* Goal of the exercise
A single number is the answer here: how many lines below include "default"?

[Stored data entries]
§ §
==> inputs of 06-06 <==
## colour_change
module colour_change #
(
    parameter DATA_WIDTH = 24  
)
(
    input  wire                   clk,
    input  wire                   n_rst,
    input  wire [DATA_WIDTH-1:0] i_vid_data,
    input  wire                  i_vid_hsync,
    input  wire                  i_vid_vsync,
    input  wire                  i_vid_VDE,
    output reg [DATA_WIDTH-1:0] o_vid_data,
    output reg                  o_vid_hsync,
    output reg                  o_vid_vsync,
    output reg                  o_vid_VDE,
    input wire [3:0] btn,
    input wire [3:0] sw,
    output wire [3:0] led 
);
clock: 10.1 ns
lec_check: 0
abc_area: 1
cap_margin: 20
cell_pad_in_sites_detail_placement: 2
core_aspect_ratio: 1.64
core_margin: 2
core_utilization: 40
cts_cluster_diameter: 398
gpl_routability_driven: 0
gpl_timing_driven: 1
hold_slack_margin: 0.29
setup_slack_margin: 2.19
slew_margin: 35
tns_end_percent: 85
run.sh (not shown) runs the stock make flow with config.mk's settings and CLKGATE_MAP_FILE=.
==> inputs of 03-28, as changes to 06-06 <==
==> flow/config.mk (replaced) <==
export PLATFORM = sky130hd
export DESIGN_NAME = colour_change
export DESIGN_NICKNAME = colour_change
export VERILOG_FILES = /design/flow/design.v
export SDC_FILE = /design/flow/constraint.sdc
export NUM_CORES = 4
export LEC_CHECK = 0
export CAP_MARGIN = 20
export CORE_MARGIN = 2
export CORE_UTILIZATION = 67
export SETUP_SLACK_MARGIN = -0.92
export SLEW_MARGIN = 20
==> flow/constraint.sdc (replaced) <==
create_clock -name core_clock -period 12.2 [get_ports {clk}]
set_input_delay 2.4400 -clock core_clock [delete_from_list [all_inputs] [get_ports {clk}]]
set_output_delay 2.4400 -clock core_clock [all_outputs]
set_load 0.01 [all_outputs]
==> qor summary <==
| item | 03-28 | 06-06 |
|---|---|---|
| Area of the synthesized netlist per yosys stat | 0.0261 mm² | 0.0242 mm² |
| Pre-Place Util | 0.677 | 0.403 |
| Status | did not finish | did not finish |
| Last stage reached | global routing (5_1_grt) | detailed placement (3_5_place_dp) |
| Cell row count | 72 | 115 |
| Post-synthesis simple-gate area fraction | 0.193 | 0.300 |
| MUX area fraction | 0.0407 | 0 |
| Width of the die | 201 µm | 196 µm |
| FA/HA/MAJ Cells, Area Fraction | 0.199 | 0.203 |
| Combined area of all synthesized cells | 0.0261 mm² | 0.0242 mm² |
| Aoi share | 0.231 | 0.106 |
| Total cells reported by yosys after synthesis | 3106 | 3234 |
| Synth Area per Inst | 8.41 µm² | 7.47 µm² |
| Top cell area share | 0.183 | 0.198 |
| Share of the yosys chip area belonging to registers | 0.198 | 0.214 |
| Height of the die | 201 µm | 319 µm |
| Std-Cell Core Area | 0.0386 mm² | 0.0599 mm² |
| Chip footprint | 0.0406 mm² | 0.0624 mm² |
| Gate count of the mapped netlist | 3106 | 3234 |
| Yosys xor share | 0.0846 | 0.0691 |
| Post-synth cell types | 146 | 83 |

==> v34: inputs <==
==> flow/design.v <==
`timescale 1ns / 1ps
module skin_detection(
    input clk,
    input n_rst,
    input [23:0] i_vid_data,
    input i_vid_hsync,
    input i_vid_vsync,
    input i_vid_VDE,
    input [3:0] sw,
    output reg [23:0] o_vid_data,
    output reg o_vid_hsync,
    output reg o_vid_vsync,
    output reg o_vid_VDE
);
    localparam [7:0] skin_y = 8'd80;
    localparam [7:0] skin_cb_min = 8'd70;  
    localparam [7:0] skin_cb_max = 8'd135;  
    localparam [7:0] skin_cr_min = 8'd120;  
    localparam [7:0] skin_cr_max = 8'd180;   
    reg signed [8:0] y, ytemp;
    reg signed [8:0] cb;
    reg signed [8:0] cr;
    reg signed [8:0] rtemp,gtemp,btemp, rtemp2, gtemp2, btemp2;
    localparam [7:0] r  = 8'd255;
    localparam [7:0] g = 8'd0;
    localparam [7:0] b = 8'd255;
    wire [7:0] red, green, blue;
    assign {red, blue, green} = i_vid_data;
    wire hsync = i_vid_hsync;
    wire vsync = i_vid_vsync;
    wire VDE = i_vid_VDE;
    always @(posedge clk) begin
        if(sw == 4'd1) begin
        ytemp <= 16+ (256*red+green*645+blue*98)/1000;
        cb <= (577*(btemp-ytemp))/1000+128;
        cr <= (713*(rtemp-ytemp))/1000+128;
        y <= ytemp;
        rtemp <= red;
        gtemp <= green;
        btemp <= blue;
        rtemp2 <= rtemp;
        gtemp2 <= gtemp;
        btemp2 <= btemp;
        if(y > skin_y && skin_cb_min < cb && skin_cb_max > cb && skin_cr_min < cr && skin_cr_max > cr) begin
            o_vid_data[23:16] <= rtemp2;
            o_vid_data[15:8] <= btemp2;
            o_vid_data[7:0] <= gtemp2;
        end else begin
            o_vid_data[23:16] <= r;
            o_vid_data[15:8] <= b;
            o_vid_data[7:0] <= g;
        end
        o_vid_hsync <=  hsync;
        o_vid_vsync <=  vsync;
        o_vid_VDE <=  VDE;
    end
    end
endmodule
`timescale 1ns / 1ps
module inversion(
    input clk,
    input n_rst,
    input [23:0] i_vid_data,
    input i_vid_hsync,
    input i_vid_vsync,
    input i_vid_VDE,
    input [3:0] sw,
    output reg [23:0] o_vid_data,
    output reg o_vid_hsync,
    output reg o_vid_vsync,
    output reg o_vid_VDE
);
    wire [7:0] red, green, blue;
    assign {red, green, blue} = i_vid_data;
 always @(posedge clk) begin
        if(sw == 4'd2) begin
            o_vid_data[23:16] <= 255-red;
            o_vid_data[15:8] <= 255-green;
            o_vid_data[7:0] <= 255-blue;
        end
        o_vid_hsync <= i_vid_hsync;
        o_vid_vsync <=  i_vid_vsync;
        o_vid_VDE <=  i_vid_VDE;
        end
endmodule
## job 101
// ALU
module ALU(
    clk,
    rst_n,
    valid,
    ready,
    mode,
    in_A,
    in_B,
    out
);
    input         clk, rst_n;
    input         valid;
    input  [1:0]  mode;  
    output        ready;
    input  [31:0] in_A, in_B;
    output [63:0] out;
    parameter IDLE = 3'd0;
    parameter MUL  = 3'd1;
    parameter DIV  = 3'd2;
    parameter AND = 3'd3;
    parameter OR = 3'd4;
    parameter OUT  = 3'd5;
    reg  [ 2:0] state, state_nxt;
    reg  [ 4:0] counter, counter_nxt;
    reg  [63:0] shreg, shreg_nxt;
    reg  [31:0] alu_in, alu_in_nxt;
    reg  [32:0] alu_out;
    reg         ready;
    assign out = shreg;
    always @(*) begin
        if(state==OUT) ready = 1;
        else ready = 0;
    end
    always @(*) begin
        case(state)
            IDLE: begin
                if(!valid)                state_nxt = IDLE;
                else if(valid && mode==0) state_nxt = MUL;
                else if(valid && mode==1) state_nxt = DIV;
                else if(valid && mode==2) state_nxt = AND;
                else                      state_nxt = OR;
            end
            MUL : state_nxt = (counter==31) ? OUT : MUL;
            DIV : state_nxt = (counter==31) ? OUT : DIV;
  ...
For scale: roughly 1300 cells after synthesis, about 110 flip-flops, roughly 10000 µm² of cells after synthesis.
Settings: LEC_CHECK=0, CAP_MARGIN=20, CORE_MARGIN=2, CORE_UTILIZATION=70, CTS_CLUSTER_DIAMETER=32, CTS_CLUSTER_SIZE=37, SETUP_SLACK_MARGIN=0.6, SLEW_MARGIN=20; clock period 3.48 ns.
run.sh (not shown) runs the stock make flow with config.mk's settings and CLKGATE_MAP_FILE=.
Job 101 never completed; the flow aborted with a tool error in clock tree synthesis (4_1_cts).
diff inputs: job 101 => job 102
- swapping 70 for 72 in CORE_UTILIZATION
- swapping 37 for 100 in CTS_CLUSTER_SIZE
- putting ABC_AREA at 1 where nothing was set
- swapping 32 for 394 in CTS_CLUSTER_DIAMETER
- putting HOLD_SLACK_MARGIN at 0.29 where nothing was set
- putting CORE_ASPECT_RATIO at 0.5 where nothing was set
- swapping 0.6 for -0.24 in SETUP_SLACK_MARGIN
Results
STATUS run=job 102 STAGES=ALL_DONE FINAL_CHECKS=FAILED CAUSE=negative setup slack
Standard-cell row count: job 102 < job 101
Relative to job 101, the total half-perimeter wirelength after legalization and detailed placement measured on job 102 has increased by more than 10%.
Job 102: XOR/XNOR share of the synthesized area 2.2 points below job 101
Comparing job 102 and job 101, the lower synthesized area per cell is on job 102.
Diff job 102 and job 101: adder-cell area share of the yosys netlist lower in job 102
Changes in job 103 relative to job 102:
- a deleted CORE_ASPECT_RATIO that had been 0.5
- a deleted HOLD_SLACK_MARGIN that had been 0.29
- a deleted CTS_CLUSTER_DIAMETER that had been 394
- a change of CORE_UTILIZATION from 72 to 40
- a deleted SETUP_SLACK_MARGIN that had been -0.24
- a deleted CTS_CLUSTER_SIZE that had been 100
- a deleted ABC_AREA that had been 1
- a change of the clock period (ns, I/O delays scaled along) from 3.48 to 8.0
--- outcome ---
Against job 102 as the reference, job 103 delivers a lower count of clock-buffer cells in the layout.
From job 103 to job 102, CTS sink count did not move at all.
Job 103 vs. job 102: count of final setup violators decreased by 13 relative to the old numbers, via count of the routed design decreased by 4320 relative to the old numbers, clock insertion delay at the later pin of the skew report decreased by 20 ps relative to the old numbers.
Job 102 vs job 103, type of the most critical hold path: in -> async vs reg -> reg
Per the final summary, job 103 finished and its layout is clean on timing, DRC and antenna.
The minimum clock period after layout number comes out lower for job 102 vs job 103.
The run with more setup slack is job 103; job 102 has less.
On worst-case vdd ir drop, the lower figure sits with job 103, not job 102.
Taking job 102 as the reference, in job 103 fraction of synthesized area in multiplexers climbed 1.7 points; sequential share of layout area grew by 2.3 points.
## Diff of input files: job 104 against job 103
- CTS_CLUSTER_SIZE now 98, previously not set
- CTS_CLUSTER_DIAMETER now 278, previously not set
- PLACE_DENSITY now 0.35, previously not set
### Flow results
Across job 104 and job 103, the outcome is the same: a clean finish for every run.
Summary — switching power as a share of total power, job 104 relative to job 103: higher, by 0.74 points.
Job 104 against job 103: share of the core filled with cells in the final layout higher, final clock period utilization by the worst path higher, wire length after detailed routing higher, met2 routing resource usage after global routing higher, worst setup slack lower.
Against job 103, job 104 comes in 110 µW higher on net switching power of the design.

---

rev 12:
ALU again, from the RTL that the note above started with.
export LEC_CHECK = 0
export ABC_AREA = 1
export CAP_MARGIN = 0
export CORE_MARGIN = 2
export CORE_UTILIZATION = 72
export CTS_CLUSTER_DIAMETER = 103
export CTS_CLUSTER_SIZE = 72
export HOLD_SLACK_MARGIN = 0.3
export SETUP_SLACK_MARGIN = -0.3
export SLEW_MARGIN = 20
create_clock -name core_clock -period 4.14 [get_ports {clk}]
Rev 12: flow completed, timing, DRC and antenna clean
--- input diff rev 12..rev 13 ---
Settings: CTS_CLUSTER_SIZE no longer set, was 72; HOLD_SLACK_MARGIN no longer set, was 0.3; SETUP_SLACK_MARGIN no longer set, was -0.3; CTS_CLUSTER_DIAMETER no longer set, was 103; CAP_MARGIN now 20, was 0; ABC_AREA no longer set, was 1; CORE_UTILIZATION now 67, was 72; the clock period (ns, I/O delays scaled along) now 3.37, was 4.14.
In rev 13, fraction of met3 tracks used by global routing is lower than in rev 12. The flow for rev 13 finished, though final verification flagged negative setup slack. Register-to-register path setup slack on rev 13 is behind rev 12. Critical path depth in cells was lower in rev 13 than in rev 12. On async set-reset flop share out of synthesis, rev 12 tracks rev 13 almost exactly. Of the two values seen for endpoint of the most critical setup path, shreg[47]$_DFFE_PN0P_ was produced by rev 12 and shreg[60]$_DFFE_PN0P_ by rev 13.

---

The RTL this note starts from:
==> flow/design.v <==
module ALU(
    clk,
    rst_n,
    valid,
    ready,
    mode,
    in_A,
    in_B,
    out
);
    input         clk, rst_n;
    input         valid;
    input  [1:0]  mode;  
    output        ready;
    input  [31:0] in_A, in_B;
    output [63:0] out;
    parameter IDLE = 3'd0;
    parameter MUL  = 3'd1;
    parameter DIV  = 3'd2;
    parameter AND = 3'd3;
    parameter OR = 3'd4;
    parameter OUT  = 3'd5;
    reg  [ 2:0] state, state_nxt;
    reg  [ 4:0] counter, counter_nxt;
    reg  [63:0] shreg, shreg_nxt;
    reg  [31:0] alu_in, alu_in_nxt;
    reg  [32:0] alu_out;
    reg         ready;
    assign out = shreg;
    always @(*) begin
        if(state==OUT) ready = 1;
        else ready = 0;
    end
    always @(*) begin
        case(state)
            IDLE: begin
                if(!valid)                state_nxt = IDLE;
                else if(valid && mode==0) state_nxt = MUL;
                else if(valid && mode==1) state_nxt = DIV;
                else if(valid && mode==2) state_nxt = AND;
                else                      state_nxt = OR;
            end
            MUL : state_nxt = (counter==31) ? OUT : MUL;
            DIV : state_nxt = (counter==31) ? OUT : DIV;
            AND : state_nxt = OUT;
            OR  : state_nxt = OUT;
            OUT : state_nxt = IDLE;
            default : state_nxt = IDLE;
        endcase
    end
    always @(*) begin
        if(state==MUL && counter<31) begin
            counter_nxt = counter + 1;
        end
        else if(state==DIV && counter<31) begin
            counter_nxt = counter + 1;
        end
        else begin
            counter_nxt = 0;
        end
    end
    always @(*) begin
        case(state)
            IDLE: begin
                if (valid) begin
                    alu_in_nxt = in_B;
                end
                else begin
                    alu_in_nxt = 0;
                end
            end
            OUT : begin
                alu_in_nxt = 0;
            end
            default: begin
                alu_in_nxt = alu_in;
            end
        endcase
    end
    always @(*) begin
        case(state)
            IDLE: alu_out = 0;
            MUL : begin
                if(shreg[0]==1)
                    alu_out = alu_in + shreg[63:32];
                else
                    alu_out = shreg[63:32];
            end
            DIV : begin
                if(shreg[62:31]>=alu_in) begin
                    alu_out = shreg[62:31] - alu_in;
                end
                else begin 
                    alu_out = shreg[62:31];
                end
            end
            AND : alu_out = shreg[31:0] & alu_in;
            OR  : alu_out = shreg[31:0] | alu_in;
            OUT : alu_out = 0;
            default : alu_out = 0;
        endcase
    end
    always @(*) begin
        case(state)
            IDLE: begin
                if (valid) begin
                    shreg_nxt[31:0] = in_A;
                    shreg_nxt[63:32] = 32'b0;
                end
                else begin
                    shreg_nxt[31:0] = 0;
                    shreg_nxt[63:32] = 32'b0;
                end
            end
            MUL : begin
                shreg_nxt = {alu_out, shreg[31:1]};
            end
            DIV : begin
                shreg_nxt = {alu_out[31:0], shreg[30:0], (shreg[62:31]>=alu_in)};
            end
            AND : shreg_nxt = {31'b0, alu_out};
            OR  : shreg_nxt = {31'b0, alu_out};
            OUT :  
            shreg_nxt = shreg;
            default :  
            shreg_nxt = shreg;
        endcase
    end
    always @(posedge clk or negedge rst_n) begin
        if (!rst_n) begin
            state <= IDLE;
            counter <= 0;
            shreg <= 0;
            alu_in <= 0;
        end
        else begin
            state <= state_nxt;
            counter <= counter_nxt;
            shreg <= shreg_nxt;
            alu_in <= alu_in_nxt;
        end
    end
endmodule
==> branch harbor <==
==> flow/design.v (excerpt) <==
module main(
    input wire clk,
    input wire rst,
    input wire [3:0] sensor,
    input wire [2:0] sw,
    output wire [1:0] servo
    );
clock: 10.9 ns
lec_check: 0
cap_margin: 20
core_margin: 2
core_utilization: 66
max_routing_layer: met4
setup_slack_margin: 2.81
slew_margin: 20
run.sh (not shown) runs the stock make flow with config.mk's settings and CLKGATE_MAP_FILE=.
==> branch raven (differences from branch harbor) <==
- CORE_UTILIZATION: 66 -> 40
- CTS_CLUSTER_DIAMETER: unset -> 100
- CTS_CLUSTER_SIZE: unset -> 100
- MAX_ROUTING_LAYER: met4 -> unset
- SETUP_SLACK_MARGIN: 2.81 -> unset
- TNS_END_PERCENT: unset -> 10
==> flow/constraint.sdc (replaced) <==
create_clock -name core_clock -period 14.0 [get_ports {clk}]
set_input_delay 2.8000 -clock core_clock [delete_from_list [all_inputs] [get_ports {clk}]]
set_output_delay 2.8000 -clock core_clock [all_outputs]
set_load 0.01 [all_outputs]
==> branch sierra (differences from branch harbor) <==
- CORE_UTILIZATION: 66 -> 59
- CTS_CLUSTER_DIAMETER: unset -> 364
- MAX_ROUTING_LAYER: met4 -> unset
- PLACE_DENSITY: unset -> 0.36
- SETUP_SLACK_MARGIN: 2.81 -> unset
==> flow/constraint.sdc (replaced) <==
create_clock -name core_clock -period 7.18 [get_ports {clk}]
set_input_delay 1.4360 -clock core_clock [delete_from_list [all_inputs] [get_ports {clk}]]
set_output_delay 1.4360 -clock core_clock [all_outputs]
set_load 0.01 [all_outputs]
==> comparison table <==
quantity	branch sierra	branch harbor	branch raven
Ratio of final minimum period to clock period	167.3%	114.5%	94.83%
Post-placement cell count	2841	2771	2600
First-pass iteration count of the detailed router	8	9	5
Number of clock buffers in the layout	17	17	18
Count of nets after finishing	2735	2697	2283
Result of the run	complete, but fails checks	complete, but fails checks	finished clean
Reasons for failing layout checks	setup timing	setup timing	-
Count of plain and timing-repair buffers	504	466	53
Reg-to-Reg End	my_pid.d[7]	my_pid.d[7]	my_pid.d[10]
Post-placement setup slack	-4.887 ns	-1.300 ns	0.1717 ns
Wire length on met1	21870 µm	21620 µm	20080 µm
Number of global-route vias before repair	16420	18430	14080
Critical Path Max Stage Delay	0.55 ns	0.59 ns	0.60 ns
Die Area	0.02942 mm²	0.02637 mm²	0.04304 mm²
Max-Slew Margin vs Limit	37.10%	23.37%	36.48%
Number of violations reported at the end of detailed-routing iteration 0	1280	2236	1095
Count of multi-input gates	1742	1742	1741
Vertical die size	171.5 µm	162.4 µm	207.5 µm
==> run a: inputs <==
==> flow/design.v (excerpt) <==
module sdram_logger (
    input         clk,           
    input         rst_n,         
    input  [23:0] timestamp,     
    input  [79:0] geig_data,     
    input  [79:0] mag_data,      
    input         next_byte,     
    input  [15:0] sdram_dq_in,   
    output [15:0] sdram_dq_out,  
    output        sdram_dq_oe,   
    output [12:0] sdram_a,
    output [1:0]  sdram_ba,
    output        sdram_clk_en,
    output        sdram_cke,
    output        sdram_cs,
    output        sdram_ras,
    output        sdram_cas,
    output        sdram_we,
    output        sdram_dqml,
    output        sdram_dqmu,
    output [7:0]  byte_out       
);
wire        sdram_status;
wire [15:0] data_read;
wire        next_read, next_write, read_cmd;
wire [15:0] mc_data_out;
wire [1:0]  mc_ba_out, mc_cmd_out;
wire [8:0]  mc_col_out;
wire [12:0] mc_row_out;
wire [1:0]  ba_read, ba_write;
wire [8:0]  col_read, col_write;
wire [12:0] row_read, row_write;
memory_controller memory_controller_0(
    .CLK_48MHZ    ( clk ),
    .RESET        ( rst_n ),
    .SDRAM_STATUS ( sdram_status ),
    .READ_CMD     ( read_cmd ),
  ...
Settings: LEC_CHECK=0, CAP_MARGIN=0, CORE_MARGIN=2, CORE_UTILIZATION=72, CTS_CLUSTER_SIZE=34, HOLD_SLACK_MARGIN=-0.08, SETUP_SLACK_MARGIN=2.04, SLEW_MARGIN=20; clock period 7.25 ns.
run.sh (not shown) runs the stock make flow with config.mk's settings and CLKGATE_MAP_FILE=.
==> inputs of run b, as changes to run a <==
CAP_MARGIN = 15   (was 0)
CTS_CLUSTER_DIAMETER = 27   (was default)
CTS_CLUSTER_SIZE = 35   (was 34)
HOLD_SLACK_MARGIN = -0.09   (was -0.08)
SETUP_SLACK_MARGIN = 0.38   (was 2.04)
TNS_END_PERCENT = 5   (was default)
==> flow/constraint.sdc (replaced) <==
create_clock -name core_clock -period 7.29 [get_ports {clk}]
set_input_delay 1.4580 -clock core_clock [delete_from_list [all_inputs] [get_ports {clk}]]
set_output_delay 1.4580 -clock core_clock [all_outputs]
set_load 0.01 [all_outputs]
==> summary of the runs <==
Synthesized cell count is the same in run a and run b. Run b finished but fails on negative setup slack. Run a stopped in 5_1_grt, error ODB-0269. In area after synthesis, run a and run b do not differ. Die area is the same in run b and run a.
§ §
* Solution for this task
6